## src/rtl/fetch_unit_pkg.sv

```systemverilog
// rtl/fetch_unit_pkg.sv - shared types and constants for the instruction-fetch stage
package fetch_unit_pkg;

  // Fetch FSM states: FETCH requests pc_q, BUFFERED parks a word behind a stalled
  // decoder, DRAIN waits out a request made stale by a flush.
  typedef enum logic [1:0] {
    ST_FETCH    = 2'd0,
    ST_BUFFERED = 2'd1,
    ST_DRAIN    = 2'd2
  } fetch_state_e;

  localparam logic [31:0] RESET_PC_DEFAULT = 32'hBFC0_0000;
  localparam logic [31:0] PC_INCR          = 32'd4;

  // Sequential successor; wraps modulo 2^32.
  function automatic logic [31:0] pc_next(input logic [31:0] pc);
    return pc + PC_INCR;
  endfunction

endpackage

```

## src/rtl/fetch_unit_skid_buf.sv

```systemverilog
// rtl/fetch_unit_skid_buf.sv - one-entry {instr, pc} holding buffer for a stalled decoder
module fetch_skid_buf (
  input  logic        clk,
  input  logic        rst,
  input  logic        load,
  input  logic        clear,
  input  logic [31:0] load_instr,
  input  logic [31:0] load_pc,
  output logic        valid,
  output logic [31:0] instr,
  output logic [31:0] pc
);

  // Capture a word on load; clear wins so a flush never leaves a stale entry.
  always_ff @(posedge clk) begin
    if (rst) begin
      valid <= 1'b0;
      instr <= 32'd0;
      pc    <= 32'd0;
    end else if (clear) begin
      valid <= 1'b0;
    end else if (load) begin
      valid <= 1'b1;
      instr <= load_instr;
      pc    <= load_pc;
    end
  end

endmodule

```

## src/rtl/fetch_unit.sv

```systemverilog
// rtl/fetch_unit.sv - MIPS IF stage: PC, req/ack fetch port, IF/ID register, stall/flush/redirect
module fetch_unit
  import fetch_unit_pkg::*;
#(
  parameter logic [31:0] RESET_PC = RESET_PC_DEFAULT
) (
  input  logic        clk,
  input  logic        rst,
  output logic        inst_req,
  output logic [31:0] inst_addr,
  input  logic        inst_ack,
  input  logic [31:0] inst_rdata,
  input  logic        stallD,
  input  logic        flushD,
  input  logic [31:0] flush_pc,
  input  logic        redirect_valid,
  input  logic [31:0] redirect_pc,
  output logic [31:0] instrD,
  output logic [31:0] pcD,
  output logic        validD
);

  fetch_state_e state_q, state_d;

  logic [31:0] pc_q;
  logic [31:0] pend_pc_q;
  logic [31:0] restart_pc_q;
  logic        pend_q;

  logic        buf_valid;
  logic [31:0] buf_instr;
  logic [31:0] buf_pc;
  logic        buf_load;
  logic        buf_clear;

  logic        ack;
  logic        id_free;
  logic        redir;
  logic        load_ack;

  // An ack only counts against a live request; acks during reset or BUFFERED are noise.
  assign ack      = inst_ack && inst_req;
  assign id_free  = !validD || !stallD;
  assign redir    = redirect_valid && !stallD && !flushD;
  assign load_ack = (state_q == ST_FETCH) && ack && !flushD && id_free;

  assign buf_load  = (state_q == ST_FETCH) && ack && !flushD && !id_free;
  assign buf_clear = flushD || ((state_q == ST_BUFFERED) && !stallD);

  fetch_skid_buf u_skid (
    .clk        (clk),
    .rst        (rst),
    .load       (buf_load),
    .clear      (buf_clear),
    .load_instr (inst_rdata),
    .load_pc    (pc_q),
    .valid      (buf_valid),
    .instr      (buf_instr),
    .pc         (buf_pc)
  );

  // FSM state register.
  always_ff @(posedge clk) begin
    if (rst) state_q <= ST_FETCH;
    else     state_q <= state_d;
  end

  // FSM next state: park on a blocked ack, drain a request orphaned by a flush.
  always_comb begin
    state_d = state_q;
    case (state_q)
      ST_FETCH: begin
        if (flushD) begin
          if (!ack) state_d = ST_DRAIN;
        end else if (ack && !id_free) begin
          state_d = ST_BUFFERED;
        end
      end
      ST_BUFFERED: begin
        if (flushD || !stallD) state_d = ST_FETCH;
      end
      ST_DRAIN: begin
        if (ack) state_d = ST_FETCH;
      end
      default: state_d = ST_FETCH;
    endcase
  end

  // FSM outputs: pc_q doubles as the drain address, so the address stays stable across a flush.
  always_comb begin
    inst_req  = !rst && ((state_q == ST_FETCH) || (state_q == ST_DRAIN));
    inst_addr = pc_q;
  end

  // PC, pending-redirect and restart-address bookkeeping.
  always_ff @(posedge clk) begin
    if (rst) begin
      pc_q         <= RESET_PC;
      pend_q       <= 1'b0;
      pend_pc_q    <= 32'd0;
      restart_pc_q <= 32'd0;
    end else begin
      case (state_q)
        ST_FETCH: begin
          if (flushD) begin
            pend_q <= 1'b0;
            if (ack) pc_q <= flush_pc;
            else     restart_pc_q <= flush_pc;
          end else if (ack) begin
            // This ack is the delay slot when a redirect is live, so the target is next.
            pend_q <= 1'b0;
            if (redir)       pc_q <= redirect_pc;
            else if (pend_q) pc_q <= pend_pc_q;
            else             pc_q <= pc_next(pc_q);
          end else if (redir) begin
            // Delay slot still in flight: apply the target once it lands.
            pend_q    <= 1'b1;
            pend_pc_q <= redirect_pc;
          end
        end
        ST_BUFFERED: begin
          if (flushD) begin
            pc_q   <= flush_pc;
            pend_q <= 1'b0;
          end else if (redir) begin
            pc_q <= redirect_pc;
          end
        end
        ST_DRAIN: begin
          if (flushD) begin
            pend_q <= 1'b0;
            if (ack) pc_q <= flush_pc;
            else     restart_pc_q <= flush_pc;
          end else if (ack) begin
            pc_q <= restart_pc_q;
          end
        end
        default: pc_q <= pc_q;
      endcase
    end
  end

  // IF/ID register: flush bubbles, buffer drains first, then fresh ack data, else bubble.
  always_ff @(posedge clk) begin
    if (rst) begin
      instrD <= 32'd0;
      pcD    <= 32'd0;
      validD <= 1'b0;
    end else if (flushD) begin
      instrD <= 32'd0;
      validD <= 1'b0;
    end else if (!stallD && buf_valid) begin
      instrD <= buf_instr;
      pcD    <= buf_pc;
      validD <= 1'b1;
    end else if (load_ack) begin
      instrD <= inst_rdata;
      pcD    <= pc_q;
      validD <= 1'b1;
    end else if (!stallD) begin
      validD <= 1'b0;
    end
  end

endmodule

```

* _Work instruction_: From the listing, reproduce every line where the word "stalled" is present.

* _Task answer_:
  // Fetch FSM states: FETCH requests pc_q, BUFFERED parks a word behind a stalled
// rtl/fetch_unit_skid_buf.sv - one-entry {instr, pc} holding buffer for a stalled decoder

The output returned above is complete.